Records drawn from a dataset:
########################################

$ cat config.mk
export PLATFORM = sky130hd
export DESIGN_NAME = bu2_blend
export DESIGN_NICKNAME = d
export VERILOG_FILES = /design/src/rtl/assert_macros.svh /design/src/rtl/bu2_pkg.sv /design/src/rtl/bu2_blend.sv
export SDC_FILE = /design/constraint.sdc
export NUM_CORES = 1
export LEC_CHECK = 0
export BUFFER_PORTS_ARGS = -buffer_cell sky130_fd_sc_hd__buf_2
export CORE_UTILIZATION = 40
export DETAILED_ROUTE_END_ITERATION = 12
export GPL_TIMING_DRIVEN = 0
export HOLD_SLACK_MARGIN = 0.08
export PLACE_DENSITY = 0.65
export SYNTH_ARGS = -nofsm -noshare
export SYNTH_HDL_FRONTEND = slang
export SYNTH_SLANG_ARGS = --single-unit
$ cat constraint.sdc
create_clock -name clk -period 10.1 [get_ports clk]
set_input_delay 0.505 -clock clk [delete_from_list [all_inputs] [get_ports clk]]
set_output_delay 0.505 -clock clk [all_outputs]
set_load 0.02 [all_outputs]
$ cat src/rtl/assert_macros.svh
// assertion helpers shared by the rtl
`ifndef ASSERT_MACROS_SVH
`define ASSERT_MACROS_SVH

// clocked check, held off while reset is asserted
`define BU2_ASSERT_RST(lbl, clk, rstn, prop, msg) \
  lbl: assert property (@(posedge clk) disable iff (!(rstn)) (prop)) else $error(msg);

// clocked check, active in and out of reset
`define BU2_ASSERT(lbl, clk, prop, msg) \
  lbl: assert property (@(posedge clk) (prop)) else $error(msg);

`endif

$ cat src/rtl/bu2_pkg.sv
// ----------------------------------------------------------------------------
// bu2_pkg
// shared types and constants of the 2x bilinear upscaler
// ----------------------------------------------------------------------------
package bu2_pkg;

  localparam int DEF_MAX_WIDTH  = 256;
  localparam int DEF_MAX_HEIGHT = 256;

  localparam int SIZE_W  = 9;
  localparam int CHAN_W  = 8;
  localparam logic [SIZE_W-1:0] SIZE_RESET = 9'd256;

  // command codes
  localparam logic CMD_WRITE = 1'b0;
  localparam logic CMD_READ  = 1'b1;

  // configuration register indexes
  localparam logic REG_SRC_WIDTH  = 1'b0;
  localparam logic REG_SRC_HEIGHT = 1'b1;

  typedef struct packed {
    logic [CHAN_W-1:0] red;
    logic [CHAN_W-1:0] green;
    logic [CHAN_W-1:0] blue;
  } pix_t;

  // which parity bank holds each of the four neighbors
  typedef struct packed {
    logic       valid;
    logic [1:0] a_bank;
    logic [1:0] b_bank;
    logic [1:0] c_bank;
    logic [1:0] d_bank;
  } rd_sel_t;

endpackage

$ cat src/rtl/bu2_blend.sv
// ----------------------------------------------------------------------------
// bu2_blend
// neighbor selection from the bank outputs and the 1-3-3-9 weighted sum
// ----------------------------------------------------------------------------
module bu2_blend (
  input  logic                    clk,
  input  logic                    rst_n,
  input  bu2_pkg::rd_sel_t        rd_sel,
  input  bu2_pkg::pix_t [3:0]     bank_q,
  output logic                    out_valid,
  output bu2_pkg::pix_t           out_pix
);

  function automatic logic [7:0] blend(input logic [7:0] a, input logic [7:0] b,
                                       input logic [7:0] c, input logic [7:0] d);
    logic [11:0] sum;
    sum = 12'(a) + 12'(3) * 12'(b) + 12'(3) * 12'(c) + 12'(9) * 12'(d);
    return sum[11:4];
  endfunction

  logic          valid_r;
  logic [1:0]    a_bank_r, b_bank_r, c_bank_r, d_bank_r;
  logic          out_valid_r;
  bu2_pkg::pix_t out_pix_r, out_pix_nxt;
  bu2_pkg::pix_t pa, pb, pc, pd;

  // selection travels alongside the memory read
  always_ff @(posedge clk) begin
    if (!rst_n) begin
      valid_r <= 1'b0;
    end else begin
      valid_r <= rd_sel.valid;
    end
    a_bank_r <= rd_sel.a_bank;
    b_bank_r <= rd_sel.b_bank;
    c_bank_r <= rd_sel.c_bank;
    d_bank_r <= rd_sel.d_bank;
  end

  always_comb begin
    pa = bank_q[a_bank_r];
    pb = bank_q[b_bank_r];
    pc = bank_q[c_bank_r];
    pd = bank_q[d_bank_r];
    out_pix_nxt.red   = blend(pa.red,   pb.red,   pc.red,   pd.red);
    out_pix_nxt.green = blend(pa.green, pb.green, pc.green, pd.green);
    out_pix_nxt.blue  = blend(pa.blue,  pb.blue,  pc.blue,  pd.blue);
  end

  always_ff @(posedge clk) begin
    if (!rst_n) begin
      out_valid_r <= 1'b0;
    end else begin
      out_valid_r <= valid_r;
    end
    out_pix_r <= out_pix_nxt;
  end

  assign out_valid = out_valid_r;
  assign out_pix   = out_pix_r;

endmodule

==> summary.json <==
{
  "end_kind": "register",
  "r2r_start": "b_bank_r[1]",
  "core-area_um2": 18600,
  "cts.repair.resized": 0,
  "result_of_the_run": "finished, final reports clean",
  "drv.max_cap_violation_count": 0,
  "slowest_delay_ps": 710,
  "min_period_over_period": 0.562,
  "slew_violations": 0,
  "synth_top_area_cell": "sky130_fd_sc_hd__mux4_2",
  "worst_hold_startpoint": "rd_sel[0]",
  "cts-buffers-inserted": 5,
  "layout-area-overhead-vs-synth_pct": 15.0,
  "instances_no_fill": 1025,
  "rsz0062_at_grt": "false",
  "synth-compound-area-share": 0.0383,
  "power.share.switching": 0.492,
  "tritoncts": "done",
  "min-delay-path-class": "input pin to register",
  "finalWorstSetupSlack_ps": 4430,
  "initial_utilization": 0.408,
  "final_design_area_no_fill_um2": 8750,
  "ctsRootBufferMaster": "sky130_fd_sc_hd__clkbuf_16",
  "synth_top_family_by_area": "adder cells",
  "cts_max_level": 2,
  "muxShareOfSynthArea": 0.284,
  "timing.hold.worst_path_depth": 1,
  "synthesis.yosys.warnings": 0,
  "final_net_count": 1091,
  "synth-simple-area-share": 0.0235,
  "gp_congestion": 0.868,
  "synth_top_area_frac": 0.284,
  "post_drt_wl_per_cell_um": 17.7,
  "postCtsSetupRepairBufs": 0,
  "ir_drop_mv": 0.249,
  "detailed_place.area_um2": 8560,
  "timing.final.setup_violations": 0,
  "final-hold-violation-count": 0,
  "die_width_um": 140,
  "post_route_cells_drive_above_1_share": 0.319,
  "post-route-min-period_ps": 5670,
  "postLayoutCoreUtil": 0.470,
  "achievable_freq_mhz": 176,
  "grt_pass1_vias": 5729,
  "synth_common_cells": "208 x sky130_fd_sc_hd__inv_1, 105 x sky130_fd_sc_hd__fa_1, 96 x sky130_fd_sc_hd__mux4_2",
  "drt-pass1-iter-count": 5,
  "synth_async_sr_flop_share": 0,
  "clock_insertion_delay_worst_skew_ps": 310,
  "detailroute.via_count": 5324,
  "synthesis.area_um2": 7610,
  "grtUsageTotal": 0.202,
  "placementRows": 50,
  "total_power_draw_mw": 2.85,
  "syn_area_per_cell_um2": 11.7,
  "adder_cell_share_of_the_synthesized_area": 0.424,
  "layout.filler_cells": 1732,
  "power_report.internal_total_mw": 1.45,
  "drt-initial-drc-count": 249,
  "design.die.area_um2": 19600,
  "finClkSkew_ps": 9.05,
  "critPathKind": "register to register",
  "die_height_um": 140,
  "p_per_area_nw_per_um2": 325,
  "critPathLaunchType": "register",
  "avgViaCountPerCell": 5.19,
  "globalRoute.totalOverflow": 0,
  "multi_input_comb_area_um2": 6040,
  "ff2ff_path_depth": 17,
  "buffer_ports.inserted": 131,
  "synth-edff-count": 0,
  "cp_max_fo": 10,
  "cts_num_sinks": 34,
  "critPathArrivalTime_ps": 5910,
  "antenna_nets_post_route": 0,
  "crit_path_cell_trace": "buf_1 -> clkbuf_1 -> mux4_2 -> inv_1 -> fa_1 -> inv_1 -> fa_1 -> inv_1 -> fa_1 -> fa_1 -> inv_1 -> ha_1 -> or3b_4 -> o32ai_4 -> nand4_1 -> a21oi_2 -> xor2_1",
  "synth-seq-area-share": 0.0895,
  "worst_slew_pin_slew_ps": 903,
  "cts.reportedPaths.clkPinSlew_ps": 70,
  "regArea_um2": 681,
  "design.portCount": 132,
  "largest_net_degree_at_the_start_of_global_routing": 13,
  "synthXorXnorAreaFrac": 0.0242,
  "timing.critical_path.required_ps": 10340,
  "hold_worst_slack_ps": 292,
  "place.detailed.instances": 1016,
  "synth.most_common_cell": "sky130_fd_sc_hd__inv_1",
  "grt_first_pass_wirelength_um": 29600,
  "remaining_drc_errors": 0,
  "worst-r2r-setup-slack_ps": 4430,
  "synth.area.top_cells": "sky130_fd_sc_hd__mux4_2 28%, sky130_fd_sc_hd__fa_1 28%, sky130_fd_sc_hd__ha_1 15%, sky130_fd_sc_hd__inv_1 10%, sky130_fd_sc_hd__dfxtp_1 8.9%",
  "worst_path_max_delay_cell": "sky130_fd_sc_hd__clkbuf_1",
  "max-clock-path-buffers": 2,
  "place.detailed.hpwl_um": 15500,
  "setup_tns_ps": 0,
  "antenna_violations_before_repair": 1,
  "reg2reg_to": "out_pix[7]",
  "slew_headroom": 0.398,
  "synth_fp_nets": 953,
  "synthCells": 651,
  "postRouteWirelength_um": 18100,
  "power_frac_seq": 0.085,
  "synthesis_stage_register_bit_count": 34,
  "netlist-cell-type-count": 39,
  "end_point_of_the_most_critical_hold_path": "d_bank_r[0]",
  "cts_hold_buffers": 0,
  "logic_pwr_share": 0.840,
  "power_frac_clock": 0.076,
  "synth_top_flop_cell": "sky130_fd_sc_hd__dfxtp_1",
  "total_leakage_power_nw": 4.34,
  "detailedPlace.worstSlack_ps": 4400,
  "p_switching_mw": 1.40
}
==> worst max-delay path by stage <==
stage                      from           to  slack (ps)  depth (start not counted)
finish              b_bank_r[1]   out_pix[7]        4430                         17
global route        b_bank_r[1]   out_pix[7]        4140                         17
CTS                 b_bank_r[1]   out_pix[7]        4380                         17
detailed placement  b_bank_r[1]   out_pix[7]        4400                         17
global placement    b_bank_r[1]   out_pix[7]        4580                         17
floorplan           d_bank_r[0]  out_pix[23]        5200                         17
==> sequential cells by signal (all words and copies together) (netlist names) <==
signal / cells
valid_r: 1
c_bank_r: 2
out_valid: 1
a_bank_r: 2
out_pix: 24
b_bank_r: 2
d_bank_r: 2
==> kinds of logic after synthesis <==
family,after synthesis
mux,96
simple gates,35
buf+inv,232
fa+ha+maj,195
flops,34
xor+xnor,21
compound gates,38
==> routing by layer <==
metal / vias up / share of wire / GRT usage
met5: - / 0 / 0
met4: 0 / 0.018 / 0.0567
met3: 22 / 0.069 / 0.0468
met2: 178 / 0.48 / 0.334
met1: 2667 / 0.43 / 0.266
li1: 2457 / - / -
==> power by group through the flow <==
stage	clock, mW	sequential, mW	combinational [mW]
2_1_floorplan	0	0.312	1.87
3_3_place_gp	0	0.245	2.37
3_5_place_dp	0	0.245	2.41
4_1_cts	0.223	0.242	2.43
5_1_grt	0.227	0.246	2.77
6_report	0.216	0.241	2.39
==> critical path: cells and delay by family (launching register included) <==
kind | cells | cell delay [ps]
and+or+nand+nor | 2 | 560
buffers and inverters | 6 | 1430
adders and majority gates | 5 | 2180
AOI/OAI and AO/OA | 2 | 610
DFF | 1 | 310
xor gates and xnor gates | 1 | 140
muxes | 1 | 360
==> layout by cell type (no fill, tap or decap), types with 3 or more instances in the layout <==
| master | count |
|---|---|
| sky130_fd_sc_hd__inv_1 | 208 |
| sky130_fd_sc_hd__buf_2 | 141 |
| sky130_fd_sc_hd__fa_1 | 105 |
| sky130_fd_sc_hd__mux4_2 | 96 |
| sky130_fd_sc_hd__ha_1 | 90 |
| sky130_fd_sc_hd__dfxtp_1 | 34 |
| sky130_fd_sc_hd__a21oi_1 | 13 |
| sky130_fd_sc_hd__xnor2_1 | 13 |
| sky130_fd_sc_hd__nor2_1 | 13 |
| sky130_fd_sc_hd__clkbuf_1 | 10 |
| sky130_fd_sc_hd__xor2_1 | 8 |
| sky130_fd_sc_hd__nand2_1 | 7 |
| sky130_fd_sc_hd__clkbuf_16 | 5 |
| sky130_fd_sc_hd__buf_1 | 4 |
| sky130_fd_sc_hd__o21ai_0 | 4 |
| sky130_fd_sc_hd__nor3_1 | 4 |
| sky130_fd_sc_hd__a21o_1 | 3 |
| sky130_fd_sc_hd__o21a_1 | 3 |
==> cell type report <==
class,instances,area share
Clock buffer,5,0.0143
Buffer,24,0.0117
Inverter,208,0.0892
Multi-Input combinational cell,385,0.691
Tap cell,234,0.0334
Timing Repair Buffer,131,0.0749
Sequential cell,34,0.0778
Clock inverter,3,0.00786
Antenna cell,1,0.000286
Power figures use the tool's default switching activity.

########################################

**WHAT THE TASK ASKS**.
For this exercise, please output exactly the lines above starting at the line with "localparam int CHAN_W" and ending at the line with "the four neighbors", ends included.

**OUTPUT BELOW**.
  localparam int CHAN_W  = 8;
  localparam logic [SIZE_W-1:0] SIZE_RESET = 9'd256;

  // command codes
  localparam logic CMD_WRITE = 1'b0;
  localparam logic CMD_READ  = 1'b1;

  // configuration register indexes
  localparam logic REG_SRC_WIDTH  = 1'b0;
  localparam logic REG_SRC_HEIGHT = 1'b1;

  typedef struct packed {
    logic [CHAN_W-1:0] red;
    logic [CHAN_W-1:0] green;
    logic [CHAN_W-1:0] blue;
  } pix_t;

  // which parity bank holds each of the four neighbors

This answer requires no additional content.